It was Lascuñas second straight bogey-free stint at the difficult Eastridge Golf Club course made tougher by the unpredictable putting surface which the dusky Davaoeno shotmaker bucked with superb iron shots and steady stroke that netted six birdies.
Lascuña, who finished third in the Order of Merit race won by buddy Richard Sinfuego in the 12-leg First Gentleman Golf Circuit, also scored perfect 8 points Wednesday and hiked his 54-hole output to 25 points for a three-point lead over Cassius Casas heading into the final round of this event, the first pro tournament in seven months that had seen three different leaders in as many days under a unique scoring format.
And it seems no lead is safe in this kind of system.
Casas, the first round leader who slipped to seventh with a disastrous windup Wednesday, fought back with an early run of birdies then capped his comeback with a tap-in birdie on the 18th hole to match Lascuñas output and grabbed second place with 22 points.
Atoning for his uncharacteristic foldup Wednesday where he dropped five points in the last three holes, the 36-year-old Casas birdied four of the first eight holes and three of the last six that more than made up for his two three-putt bogeys on Nos. 9 and 10.

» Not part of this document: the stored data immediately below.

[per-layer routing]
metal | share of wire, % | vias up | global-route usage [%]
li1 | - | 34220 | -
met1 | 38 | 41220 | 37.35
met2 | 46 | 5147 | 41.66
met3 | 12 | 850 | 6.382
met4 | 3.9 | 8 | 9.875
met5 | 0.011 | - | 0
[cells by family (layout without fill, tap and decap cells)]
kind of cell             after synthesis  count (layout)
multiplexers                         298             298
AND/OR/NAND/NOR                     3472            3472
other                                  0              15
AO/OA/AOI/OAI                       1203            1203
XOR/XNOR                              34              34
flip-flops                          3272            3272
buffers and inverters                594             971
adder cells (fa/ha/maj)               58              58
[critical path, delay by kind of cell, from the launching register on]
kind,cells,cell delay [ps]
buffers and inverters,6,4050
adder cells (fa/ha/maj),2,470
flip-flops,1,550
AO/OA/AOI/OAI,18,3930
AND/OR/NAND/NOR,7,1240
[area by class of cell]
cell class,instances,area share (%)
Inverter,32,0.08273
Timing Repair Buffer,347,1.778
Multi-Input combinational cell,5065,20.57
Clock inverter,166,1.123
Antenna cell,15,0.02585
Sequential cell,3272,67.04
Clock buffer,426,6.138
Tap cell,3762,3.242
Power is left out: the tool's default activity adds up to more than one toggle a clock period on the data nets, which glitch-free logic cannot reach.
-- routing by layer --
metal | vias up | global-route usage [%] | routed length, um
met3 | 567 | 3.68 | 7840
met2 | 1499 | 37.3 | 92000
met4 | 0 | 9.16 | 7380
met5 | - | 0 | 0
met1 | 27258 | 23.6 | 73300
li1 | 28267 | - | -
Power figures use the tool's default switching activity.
<file path="src/sv/hem_pkg.sv">
// hem_pkg: shared types and constants for the haptic envelope mixer
// slot record layout, envelope phase codes and sequencer states; no dependencies
`timescale 1ns / 1ps
`default_nettype none

package hem_pkg;

  // default number of envelope slots owned by each motor
  localparam int unsigned SlotsPerMotor = 16;

  // envelope phase of one slot
  typedef enum logic [1:0] {
    PH_RISE = 2'd0,
    PH_HOLD = 2'd1,
    PH_FALL = 2'd2,
    PH_DONE = 2'd3
  } phase_e;

  // sequencer states, one-hot
  typedef enum logic [4:0] {
    ST_IDLE   = 5'b00001,
    ST_SCAN   = 5'b00010,
    ST_WRITE  = 5'b00100,
    ST_TICK   = 5'b01000,
    ST_FINISH = 5'b10000
  } state_e;

  // one slot record as held in the slot memory
  typedef struct packed {
    logic [15:0] rise;
    logic [15:0] peak;
    logic [16:0] mark;
    logic [15:0] fall;
    logic [15:0] remaining;
    phase_e      phase;
    logic [15:0] level;
  } entry_t;

endpackage

`default_nettype wire

</file>
<file path="src/sv/haptic_envelope_mixer_core.sv">
// haptic_envelope_mixer_core: two-motor multi-slot envelope mixer around one slot memory
// depends on hem_pkg for the slot record, phase codes and sequencer states
//
// sequence: a camera start goes straight to the write state; another start first scans
// the motor's free-slot candidates, one read a cycle, up to the first idle one, then does
// one write; a running tick does one read-modify-write a cycle over all slots through the
// single memory read port, writing back active slots; a frozen tick goes to finish
// throughput: one word at a time; a result waits in the output register while the
// next word is taken
// reset: valid flags of all slots clear at once (no clearing pass), enable resets to 1
`timescale 1ns / 1ps
`default_nettype none

module haptic_envelope_mixer_core #(
  parameter int unsigned SLOTS_PER_MOTOR = hem_pkg::SlotsPerMotor
) (
  input  wire logic        clk_i,
  input  wire logic        rst_ni,
  // input word channel
  input  wire logic        in_valid_i,
  output logic             in_stall_o,
  input  wire logic        func_i,
  input  wire logic        motor_select_i,
  input  wire logic [15:0] rise_step_i,
  input  wire logic [15:0] peak_level_i,
  input  wire logic [15:0] sustain_ticks_i,
  input  wire logic [15:0] fall_step_i,
  input  wire logic [15:0] length_ticks_i,
  input  wire logic        camera_slot_i,
  input  wire logic        in_game_i,
  // result word channel
  output logic             out_valid_o,
  input  wire logic        out_stall_i,
  output logic [15:0]      left_level_o,
  output logic [15:0]      right_level_o,
  // enable register write channel
  input  wire logic        cfg_valid_i,
  output logic             cfg_ready_o,
  input  wire logic        cfg_data_i
);

  localparam int unsigned Total = 2 * SLOTS_PER_MOTOR;
  localparam int unsigned AW    = $clog2(Total);

  localparam logic [AW-1:0] LastSlot = AW'(Total - 1);

  // sequencer and word registers
  hem_pkg::state_e state_q, state_d;
  logic            en_q;
  logic [15:0]     rise_q, rise_d;
  logic [15:0]     peak_q, peak_d;
  logic [16:0]     mark_q, mark_d;
  logic [15:0]     fall_q, fall_d;
  logic [15:0]     len_q, len_d;
  logic [AW-1:0]   base_q, base_d;
  logic [AW-1:0]   sel_q, sel_d;
  logic [AW-1:0]   best_q, best_d;
  logic [15:0]     best_rem_q, best_rem_d;
  logic            iss_q, iss_d;
  logic [AW-1:0]   idx_q, idx_d;
  logic            p_vld_q, p_vld_d;
  logic [AW-1:0]   p_idx_q, p_idx_d;
  logic [15:0]     lmax_q, lmax_d;
  logic [15:0]     rmax_q, rmax_d;
  logic            out_valid_q, out_valid_d;
  logic [15:0]     out_left_q, out_left_d;
  logic [15:0]     out_right_q, out_right_d;

  // slot memory and its ports
  hem_pkg::entry_t mem_q [Total];
  logic [Total-1:0] valid_q;
  hem_pkg::entry_t rd_data_q;
  logic             rd_ok_q;
  logic             rd_en;
  logic [AW-1:0]    rd_addr;
  logic             we;
  logic [AW-1:0]    waddr;
  hem_pkg::entry_t  wdata;

  hem_pkg::entry_t ent;
  hem_pkg::entry_t adv;
  logic            in_acc;
  logic [AW-1:0]   scan_last;

  // envelope step intermediates
  logic [16:0]     sum;
  logic            rise_hit;
  logic [15:0]     fbase;
  logic [16:0]     diff;
  logic            fall_pos;
  logic            hold_wait;

  // scan compare intermediates
  logic            scan_first;
  logic            scan_take;
  logic [AW-1:0]   new_best;

  assign in_acc      = in_valid_i && !in_stall_o;
  assign in_stall_o  = (state_q != hem_pkg::ST_IDLE);
  assign cfg_ready_o = 1'b1;
  assign out_valid_o   = out_valid_q;
  assign left_level_o  = out_left_q;
  assign right_level_o = out_right_q;
  assign scan_last = base_q + AW'(SLOTS_PER_MOTOR - 1);

  // a never-written slot reads as all zero
  assign ent = rd_ok_q ? rd_data_q : '0;

  // one envelope step on the slot just read, all branches computed side by side
  always_comb begin
    sum       = {1'b0, ent.level} + {1'b0, ent.rise};
    rise_hit  = (sum >= {1'b0, ent.peak});
    fbase     = (ent.phase == hem_pkg::PH_RISE) ? ent.peak : ent.level;
    diff      = {1'b0, fbase} - {1'b0, ent.fall};
    fall_pos  = !diff[16] && (diff[15:0] != 16'd0);
    hold_wait = ({1'b0, ent.remaining} > ent.mark);
    adv           = ent;
    adv.remaining = ent.remaining - 16'd1;
    case (ent.phase) inside
      hem_pkg::PH_RISE: begin
        if (!rise_hit) begin
          adv.level = sum[15:0];
        end else if (hold_wait) begin
          adv.level = ent.peak;
          adv.phase = hem_pkg::PH_HOLD;
        end else if (fall_pos) begin
          adv.level = diff[15:0];
          adv.phase = hem_pkg::PH_FALL;
        end else begin
          adv.level = 16'd0;
          adv.phase = hem_pkg::PH_DONE;
        end
      end
      hem_pkg::PH_HOLD, hem_pkg::PH_FALL: begin
        if (ent.phase == hem_pkg::PH_HOLD && hold_wait) begin
          adv.level = ent.level;
        end else if (fall_pos) begin
          adv.level = diff[15:0];
          adv.phase = hem_pkg::PH_FALL;
        end else begin
          adv.level = 16'd0;
          adv.phase = hem_pkg::PH_DONE;
        end
      end
      default: begin
        adv.level = ent.level;
      end
    endcase
  end

  // slot choice: first idle slot, else strictly fewest ticks left
  assign scan_first = (p_idx_q == base_q + AW'(1));
  assign scan_take  = scan_first || (ent.remaining < best_rem_q);
  assign new_best   = scan_take ? p_idx_q : best_q;

  // sequencer
  always_comb begin
    state_d     = state_q;
    rise_d      = rise_q;
    peak_d      = peak_q;
    mark_d      = mark_q;
    fall_d      = fall_q;
    len_d       = len_q;
    base_d      = base_q;
    sel_d       = sel_q;
    best_d      = best_q;
    best_rem_d  = best_rem_q;
    iss_d       = iss_q;
    idx_d       = idx_q;
    p_idx_d     = p_idx_q;
    lmax_d      = lmax_q;
    rmax_d      = rmax_q;
    out_valid_d = out_valid_q;
    out_left_d  = out_left_q;
    out_right_d = out_right_q;
    rd_en       = 1'b0;
    rd_addr     = idx_q;
    we          = 1'b0;
    waddr       = p_idx_q;
    wdata       = adv;

    // result word taken downstream
    if (out_valid_q && !out_stall_i) begin
      out_valid_d = 1'b0;
    end

    unique case (state_q)
      hem_pkg::ST_IDLE: begin
        if (in_acc) begin
          if (func_i) begin
            rise_d = rise_step_i;
            peak_d = peak_level_i;
            fall_d = fall_step_i;
            len_d  = length_ticks_i;
            mark_d = (length_ticks_i > sustain_ticks_i) ?
                     {1'b0, length_ticks_i - sustain_ticks_i} : 17'd0;
            base_d = motor_select_i ? AW'(SLOTS_PER_MOTOR) : '0;
            if (camera_slot_i) begin
              sel_d   = base_d;
              state_d = hem_pkg::ST_WRITE;
            end else begin
              idx_d   = base_d + AW'(1);
              iss_d   = 1'b1;
              state_d = hem_pkg::ST_SCAN;
            end
          end else if (en_q && in_game_i) begin
            idx_d   = '0;
            iss_d   = 1'b1;
            lmax_d  = 16'd0;
            rmax_d  = 16'd0;
            state_d = hem_pkg::ST_TICK;
          end else begin
            lmax_d  = 16'd0;
            rmax_d  = 16'd0;
            state_d = hem_pkg::ST_FINISH;
          end
        end
      end
      hem_pkg::ST_SCAN: begin
        rd_en = iss_q;
        if (p_vld_q) begin
          if (ent.remaining == 16'd0) begin
            sel_d   = p_idx_q;
            iss_d   = 1'b0;
            rd_en   = 1'b0;
            state_d = hem_pkg::ST_WRITE;
          end else begin
            best_d     = new_best;
            best_rem_d = scan_take ? ent.remaining : best_rem_q;
            if (p_idx_q == scan_last) begin
              sel_d   = new_best;
              state_d = hem_pkg::ST_WRITE;
            end
          end
        end
        if (rd_en) begin
          if (idx_q == scan_last) begin
            iss_d = 1'b0;
          end else begin
            idx_d = idx_q + AW'(1);
          end
        end
      end
      hem_pkg::ST_WRITE: begin
        we              = 1'b1;
        waddr           = sel_q;
        wdata.rise      = rise_q;
        wdata.peak      = peak_q;
        wdata.mark      = mark_q;
        wdata.fall      = fall_q;
        wdata.remaining = len_q;
        wdata.phase     = hem_pkg::PH_RISE;
        wdata.level     = 16'd0;
        state_d         = hem_pkg::ST_IDLE;
      end
      hem_pkg::ST_TICK: begin
        rd_en = iss_q;
        if (rd_en) begin
          if (idx_q == LastSlot) begin
            iss_d = 1'b0;
          end else begin
            idx_d = idx_q + AW'(1);
          end
        end
        if (p_vld_q) begin
          if (ent.remaining != 16'd0) begin
            we = 1'b1;
            if (p_idx_q >= AW'(SLOTS_PER_MOTOR)) begin
              if (adv.level > rmax_q) rmax_d = adv.level;
            end else begin
              if (adv.level > lmax_q) lmax_d = adv.level;
            end
          end
          if (p_idx_q == LastSlot) begin
            state_d = hem_pkg::ST_FINISH;
          end
        end
      end
      hem_pkg::ST_FINISH: begin
        if (!out_valid_q || !out_stall_i) begin
          out_valid_d = 1'b1;
          out_left_d  = lmax_q;
          out_right_d = rmax_q;
          state_d     = hem_pkg::ST_IDLE;
        end
      end
      default: begin
        state_d = hem_pkg::ST_IDLE;
      end
    endcase

    // read pipeline tag follows the issued address
    p_vld_d = rd_en;
    if (rd_en) begin
      p_idx_d = rd_addr;
    end
  end

  // control registers
  always_ff @(posedge clk_i or negedge rst_ni) begin
    if (!rst_ni) begin
      state_q     <= hem_pkg::ST_IDLE;
      en_q        <= 1'b1;
      iss_q       <= 1'b0;
      p_vld_q     <= 1'b0;
      out_valid_q <= 1'b0;
      valid_q     <= '0;
    end else begin
      state_q     <= state_d;
      iss_q       <= iss_d;
      p_vld_q     <= p_vld_d;
      out_valid_q <= out_valid_d;
      if (cfg_valid_i && cfg_ready_o) begin
        en_q <= cfg_data_i;
      end
      if (we) begin
        valid_q[waddr] <= 1'b1;
      end
    end
  end

  // payload registers
  always_ff @(posedge clk_i) begin
    rise_q      <= rise_d;
    peak_q      <= peak_d;
    mark_q      <= mark_d;
    fall_q      <= fall_d;
    len_q       <= len_d;
    base_q      <= base_d;
    sel_q       <= sel_d;
    best_q      <= best_d;
    best_rem_q  <= best_rem_d;
    idx_q       <= idx_d;
    p_idx_q     <= p_idx_d;
    lmax_q      <= lmax_d;
    rmax_q      <= rmax_d;
    out_left_q  <= out_left_d;
    out_right_q <= out_right_d;
  end

  // slot memory: one write and one registered read per cycle; the sequencer never reads
  // and writes the same slot in one cycle, since each slot is visited once per word
  always_ff @(posedge clk_i) begin
    if (we) begin
      mem_q[waddr] <= wdata;
    end
    if (rd_en) begin
      rd_data_q <= mem_q[rd_addr];
      rd_ok_q   <= valid_q[rd_addr];
    end
  end

`ifndef SYNTH
  // the memory is written only while a word is being worked on
  assert property (@(posedge clk_i) disable iff (!rst_ni)
    we |-> (state_q != hem_pkg::ST_IDLE))
    else $error("slot memory written while idle");

  // a new result word is loaded only from the finish state
  assert property (@(posedge clk_i) disable iff (!rst_ni)
    $rose(out_valid_q) |-> $past(state_q == hem_pkg::ST_FINISH))
    else $error("result word appeared outside finish");

  // the free-slot scan never reads the reserved camera slot
  assert property (@(posedge clk_i) disable iff (!rst_ni)
    (state_q == hem_pkg::ST_SCAN && rd_en) |-> (rd_addr != base_q))
    else $error("scan read the camera slot");

  // tick write-back only for slots that are active
  assert property (@(posedge clk_i) disable iff (!rst_ni)
    (state_q == hem_pkg::ST_TICK && we) |-> (p_vld_q && ent.remaining != 16'd0))
    else $error("tick wrote back an idle slot");

  // a start write leaves the tick read pipeline empty
  assert property (@(posedge clk_i) disable iff (!rst_ni)
    (state_q == hem_pkg::ST_WRITE) |=> !p_vld_q)
    else $error("read still in flight after start write");
`endif

endmodule

`default_nettype wire

</file>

Benjie Magada came up with 10 points, nearly duplicating his 11-point production in the second round, which was actually 12 behind seven birdies against two bogeys. But he had a payback of one point in the first round following a woeful start.
With 21 points, Magada stood four points behind Lascuña in this event sponsored by Mega-Pro Resources International and Overseas Professional Achievere International, Inc. owned by Japanese members at Eastridge.
Cruz and Salvador fell as quickly as they jointly held the halfway lead with the former tumbling down to fifth with 3 points and 17 overall and the latter falling with a thud on a minus 9 score on his card littered with pickups.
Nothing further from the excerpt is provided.